1823 : nomination as principal Vicar General of his uncle, Bishop Fortuné de Mazenod. It was a difficult work of restoration and rebuilding a diocese that had not had a resident bishop for 21 years. For Eugene, who was a dynamic preacher and loved being in the field of evangelization, having to be an administrator in an office (and often a disciplinarian to correct abuses) entailed great personal suffering and sacrifice for him. He did it for love of the Church.

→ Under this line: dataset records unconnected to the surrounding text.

===== src/rtl/ifu_fetch.sv =====
// Instruction-fetch unit: owns the PC, drives the asynchronous-read IM and loads the IF/ID register.
// Branch/jump redirects follow MIPS delay-slot semantics; fetch halts when the PC leaves the IM window or is misaligned.
module ifu_fetch #(
  parameter logic [31:0] PC_RESET = 32'h0000_3000,
  parameter int unsigned IM_AW    = 10
) (
  input  logic             clk,
  input  logic             reset,
  input  logic             stall,
  input  logic             redirect,
  input  logic [31:0]      redirect_pc,
  output logic [IM_AW-1:0] im_addr,
  input  logic [31:0]      im_instr,
  output logic [31:0]      pc_f,
  output logic [31:0]      ir_d,
  output logic [31:0]      pc4_d,
  output logic             valid_d,
  output logic             halted,
  output logic [31:0]      fetch_cnt
);

  typedef enum logic {RUN, HALT} state_t;

  localparam logic [31:0] WIN_BYTES = 32'd4 << IM_AW;

  state_t      state_q, state_d;
  logic [31:0] pc_q, pc_d;
  logic [31:0] instr_q, instr_d;
  logic [31:0] link_q, link_d;
  logic        vld_q, vld_d;
  logic [31:0] cnt_q, cnt_d;
  logic [31:0] pc_off;
  logic        pc_fault;

  // Unsigned offset: a PC below the window base wraps to a huge value and faults too.
  always_comb begin
    pc_off   = pc_q - PC_RESET;
    pc_fault = (pc_q[1:0] != 2'b00) || (pc_off >= WIN_BYTES);
  end

  always_ff @(posedge clk) begin
    if (!reset) begin
      state_q <= RUN;
      pc_q    <= PC_RESET;
      instr_q <= '0;
      link_q  <= '0;
      vld_q   <= 1'b0;
      cnt_q   <= '0;
    end else begin
      state_q <= state_d;
      pc_q    <= pc_d;
      instr_q <= instr_d;
      link_q  <= link_d;
      vld_q   <= vld_d;
      cnt_q   <= cnt_d;
    end
  end

  always_comb begin
    state_d = state_q;
    pc_d    = pc_q;
    instr_d = instr_q;
    link_d  = link_q;
    vld_d   = vld_q;
    cnt_d   = cnt_q;
    case (state_q)
      RUN: begin
        if (stall) begin
          // D re-presents any redirect once the stall clears.
        end else if (pc_fault) begin
          state_d = HALT;
          instr_d = '0;
          vld_d   = 1'b0;
        end else begin
          instr_d = im_instr;
          link_d  = pc_q + 32'd4;
          vld_d   = 1'b1;
          cnt_d   = cnt_q + 32'd1;
          pc_d    = redirect ? redirect_pc : pc_q + 32'd4;
        end
      end
      HALT: begin
        instr_d = '0;
        vld_d   = 1'b0;
      end
      default: state_d = HALT;
    endcase
  end

  always_comb begin
    im_addr   = pc_q[IM_AW+1:2];
    pc_f      = pc_q;
    ir_d      = instr_q;
    pc4_d     = link_q;
    valid_d   = vld_q;
    halted    = (state_q == HALT);
    fetch_cnt = cnt_q;
  end

endmodule


===== config.mk =====
export PLATFORM = sky130hd
export DESIGN_NAME = ifu_fetch
export DESIGN_NICKNAME = d
export VERILOG_FILES = /design/src/rtl/ifu_fetch.sv
export SDC_FILE = /design/constraint.sdc
export NUM_CORES = 1
export LEC_CHECK = 0
export ABC_AREA = 1
export CORE_MARGIN = 10
export CORE_UTILIZATION = 49
export DETAILED_ROUTE_END_ITERATION = 8
export MAX_ROUTING_LAYER = met4
export PLACE_DENSITY = 0.95
export SYNTH_ARGS = -nofsm -noshare
export SYNTH_HDL_FRONTEND = slang
export SYNTH_SLANG_ARGS = --single-unit

===== constraint.sdc =====
create_clock -name clk -period 4.77 [get_ports clk]
set_input_delay 0.477 -clock clk [delete_from_list [all_inputs] [get_ports clk]]
set_output_delay 0.477 -clock clk [all_outputs]
set_load 0.03 [all_outputs]

# After elaboration in Yosys (flattened, before gate mapping)
# Index checks and enable logic that the tools add are counted.
# W data, S select, Z words.
# word_totals
wordCells	27
regBits	130
output_inout_bits	140
# classes
n_mux	10
eq_ne	1
reduce_logical	3
addsub	3
bitwise_logic	3
n_lt_le_gt_ge	1
# ops
op	count
$mux W32	3
$pmux W32 S2	1
$add A32 B1 Y32 const B	1
$add A32 B3 Y32 const B	1
$ge A32 B13 Y1 const B	1
$sub A32 B14 Y32 const B	1
$mux W1	5
$not A1 Y1	3
$reduce_and A3 Y1	1
$ne A2 B2 Y1 const B	1
$pmux W1 S2	1
$reduce_bool A2 Y1	1
$logic_or A1 B1 Y1	1

# Logic depth before layout (Yosys ltp)
# depth
word_depth	6
ltp_mapped	15
mapped_depth_nobuf	14

# Least setup slack after synthesis
# OpenSTA, ideal clock, no wires.
# synth_path
path_type	register -> register
startpoint	reg cnt_q[0], in the netlist fetch_cnt[0]
endpoint	reg cnt_q[30], in the netlist fetch_cnt[30]
period_less_slack_ps	2157
n_path_buf	0
setup_ps	116
slack_ps	2613
t_required_ps	4654
arrival_time_ps	2041
path_stages_with_launch	13
path_cell_list	dfxtp_1 ha_1 nand3_1 nor2_2 nand4_1 nor2_2 nand2_1 nor2_2 nand3_1 nor2_1 nand3_1 nand2_1 nor2_1
# synth_between
elab_chain_len	1
# synth_rtl
item	line	source
from (decl)	31	logic [31:0] cnt_q, cnt_d;
from (signal assigned)	55	cnt_q <= cnt_d;
$add A32 B1 Y32	78	cnt_d = cnt_q + 32'd1;
# Every way passes these cells.
# A chain may end at the register's enable or synchronous reset.

# Worst setup path in the final report
# layout_path
startpoint	reg pc_q[18], in the netlist pc_f[18]
endpoint	reg instr_q[27], in the netlist ir_d[27]
# layout_between
elab_chain_len	6
# layout_rtl
item	line	source
from (decl)	27	logic [31:0] pc_q, pc_d;
from (signal assigned)	51	pc_q <= pc_d;
$sub A32 B14 Y32	37	pc_off = pc_q - PC_RESET;
$ge A32 B13 Y1	38	pc_fault = (pc_q[1:0] != 2'b00) || (pc_off >= WIN_BYTES);
$logic_or A1 B1 Y1	38	
$mux W32	70	end else if (pc_fault) begin
$mux W32	68	if (stall) begin
$pmux W32 S2	66	case (state_q)
to (signal assigned)	52	instr_q <= instr_d;
to (decl)	28	logic [31:0] instr_q, instr_d;
# Every way passes these cells. The select of a mux whose other input is x is not followed.

==> flow_summary.ini <==
[detailed_routing]
drc_errors = 0
post_drt_wl_per_cell_um = 15.5
totalWireLength_mm = 18.5
vias_per_cell = 5.05
drt_pass1_iterations = 5
drtIter0Drc = 563
vias = 6034
drtAntennaViolNets = 0

[critical_path]
crit_arrival_ns = 3.17
required_ns = 5.08
start_kind = flip-flop
endpoint_kind = flip-flop
critPathKind = flip-flop to flip-flop
crit_fanout = 57

[clocking]
cts_setup_buffers = 0
clockRootBuffer = clkbuf_16
cts_max_path_buffers = 2
cts.reportedPaths.clkPinSlew_ns = 0.06
ctsResizeCount = 0
cts_tree = built
cts_buffers = 17
cts-hold-fix-buffers = 0
h-tree-depth = 4
clk_latency_ns = 0.42
clock-sinks = 130

[pwr]
pwr-share-comb = 0.476
seq_power_share = 0.274
p_clk_frac = 0.250
vdd_drop_max_uv = 376
swShare = 0.439
power.density_mw_per_mm2 = 662
p_leak_nw = 3.49
p_sw_w = 0.00249
p_int_w = 0.00319

[sta]
finalMaxSlewViolations = 0
final-hold-violation-count = 0
rsz0062_at_grt = false
period_minus_slack_ns = 2.87
period_share = 0.601
whs_ns = 0.443
fmax_mhz = 349
tns_ns = 0
setup_violations = 0
clock_skew_ns = 0.0125
worstMarginPinSlew_ns = 1.12
max_slew_margin = 0.250

[synth]
synth_top_cells_by_count = nand2_1, dfxtp_1, inv_1, nor2_1, a21oi_1
synth_cells = 853
yosysWarnings = 0
yosysMostFrequentCell = nand2_1
synth.distinct_cells = 32
synth-async-reset-ratio = 0
synth-edff-count = 0
ys_ff_latch = 130
synthTopCellsByArea = dfxtp_1, nand2_1, a21oi_1, inv_1, nor2_1
synthesis.nets = 924
ys.flop_type = dfxtp_1
synth_area_mm2 = 0.00592
syn_area_per_cell_um2 = 6.94
seq_area_frac_synth = 0.440
synth_top_cell_area_share = 0.440
synth_largest_area_cell = dfxtp_1

[floorplan]
die_y_um = 130
core.rowCount = 40
dieArea_mm2 = 0.0169
start_util = 0.497
core_mm2 = 0.0119
die_x_um = 130
ios = 208

[layout]
area_growth_pct = 44.9
n_fill_cell = 887
drive_gt1_frac = 0.0602
nets = 1104

[global_routing]
grt_overflow_total = 0
first_global_vias = 5884
grt_max_degree = 111
grt_first_pass_wirelength_mm = 29.3
antenna_found_initial = 1
grtUsageTotal = 0.221

[hold_path]
min_path_type = flip-flop to flip-flop

[run]
maxCapViolations = 0

[placement]
gp_congestion = 0.867
dpl.hpwl_mm = 12.7
io_buffers = 207

[run_status]
status = completed
## worst paths after layout
| path | slack (ns) | start | cells past startpoint | endpoint |
|---|---|---|---|---|
| worst max register to register | 1.90 | pc_f[18]$_SDFFE_PN0P_ | 12 | ir_d[27]$_SDFFE_PN0P_ |
| worst max-delay path | 1.90 | pc_f[18]$_SDFFE_PN0P_ | 12 | ir_d[27]$_SDFFE_PN0P_ |
| worst min-delay path | 0.44 | pc4_d[11]$_SDFFE_PN0P_ | 2 | pc4_d[11]$_SDFFE_PN0P_ |
| worst min register to register | 0.44 | pc4_d[11]$_SDFFE_PN0P_ | 2 | pc4_d[11]$_SDFFE_PN0P_ |
## worst max-delay path, stage by stage, from the launching register on
cell     delay (ns)
dfxtp_1        0.33
nor2_1         0.20
nand2_1        0.10
nor2_1         0.14
nand3_1        0.12
nand2_1        0.08
nand3_1        0.10
nor2_2         0.18
nand3_4        0.10
inv_2          0.68
buf_4          0.44
nand2_1        0.11
a21oi_1        0.17
## routing by layer
metal | wire length [um] | global-route usage | vias to the layer above
li1 | - | - | 3030
met3 | 1350 | 0.0649 | 45
met2 | 9220 | 0.374 | 244
met4 | 513 | 0.101 | 0
met1 | 7410 | 0.236 | 2715
met5 | 0 | - | -
## layout by cell type, fill, tap and decap left out, types with 11 or more instances in the layout
master / synthesis / routed
o21ai_0: 44 / 44
nor3_1: 12 / 12
clkbuf_16: 0 / 17
dfxtp_1: 130 / 130
nor2_2: 11 / 12
o21ai_1: 11 / 11
a21oi_1: 83 / 83
inv_1: 109 / 109
nand2_1: 195 / 195
nand3_1: 51 / 51
nor2_1: 107 / 106
clkdlybuf4s50_1: 0 / 206
## layout make-up
class,instances,area [um2],area share
Multi-Input combinational cell,560,2600,0.304
Sequential cell,130,2600,0.304
Timing Repair Buffer,212,2100,0.246
Clock buffer,21,480,0.0561
Inverter,112,420,0.0490
Tap cell,147,184,0.0215
Clock inverter,11,174,0.0203
Antenna cell,1,2.50,0.000292
## sequential cells by signal (all words and copies together) (netlist names)
name / flops
valid_d: 1
fetch_cnt: 32
pc4_d: 32
pc_f: 32
ir_d: 32
halted: 1
## through the flow
step | util | area (um2) | setup WS, ns | power, W | cells
2_1_floorplan | - | 5920 | 2.61 | 0.00350 | 853
5_1_grt | 0.720 | 8570 | 1.66 | 0.00603 | 1194
4_1_cts | 0.719 | 8570 | 1.97 | 0.00569 | 1193
6_report | 0.720 | 8570 | 1.90 | 0.00568 | 1194
3_3_place_gp | 0.664 | 7920 | 2.14 | 0.00417 | 1161
3_5_place_dp | 0.664 | 7920 | 2.03 | 0.00422 | 1161
## logic make-up after synthesis
| logic type | Yosys count | share of synthesized area |
|---|---|---|
| adders and majority gates | 3 | 0.00634 |
| buffers and inverters | 163 | 0.122 |
| AOI/OAI and AO/OA | 155 | 0.140 |
| xor gates and xnor gates | 11 | 0.0163 |
| DFF | 130 | 0.440 |
| and+or+nand+nor | 389 | 0.273 |
| muxes | 2 | 0.00338 |
## power groups by stage
| stage | Combinational [W] | Clock (W) | Sequential (W) |
|---|---|---|---|
| 2_1_floorplan | 0.00154 | 0 | 0.00196 |
| 3_3_place_gp | 0.00261 | 0 | 0.00156 |
| 3_5_place_dp | 0.00266 | 0 | 0.00157 |
| 4_1_cts | 0.00270 | 0.00144 | 0.00155 |
| 5_1_grt | 0.00296 | 0.00148 | 0.00159 |
| 6_report | 0.00270 | 0.00142 | 0.00155 |
(Power assumes the default switching activity.)
[config.mk]
export PLATFORM = sky130hd
export DESIGN_NAME = id_ex_stage
export DESIGN_NICKNAME = d
export VERILOG_FILES = /design/src/rtl/id_ex_stage.sv
export SDC_FILE = /design/constraint.sdc
export NUM_CORES = 1
export LEC_CHECK = 0
export ABC_AREA = 0
export CAP_MARGIN = 30
export CORE_UTILIZATION = 39
export CTS_BUF_LIST = sky130_fd_sc_hd__clkbuf_8 sky130_fd_sc_hd__clkbuf_16
export DETAILED_ROUTE_END_ITERATION = 6
export PLACE_DENSITY = 0.81
export SLEW_MARGIN = 20
export SYNTH_ARGS = -nofsm -noshare
export SYNTH_HDL_FRONTEND = slang
export SYNTH_SLANG_ARGS = --single-unit
[constraint.sdc]
create_clock -name clk -period 2.1 [get_ports clk]
set_input_delay 0.42 -clock clk [delete_from_list [all_inputs] [get_ports clk]]
set_output_delay 0.42 -clock clk [all_outputs]
set_load 0.02 [all_outputs]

I must resume my post. This will be, I hope, again to do my duty there, to try by my every zealous effort to bring a little bit of life back into a dead diocese whatever appearance of health it may have; there will no doubt be new crises, there was never a reform without hurting, wounding plenty of people! No matter; have God alone before us, the honour of his Church, the salvation of the souls entrusted to us; consult only the divine Wisdom, trample on human wisdom, and God will be our help. But one must have much virtue to sacrifice one’s peace for one’s duty, to face the hatred and persecution of men precisely so as to do good for men. This virtue is acquired and conserved only by union with God, prayer and meditation, etc., walking always before God and keeping one’s eyes on heaven alone and its rewards which are none other than God himself. Lord! Grant me the grace of being ever more deeply imbued with these thoughts!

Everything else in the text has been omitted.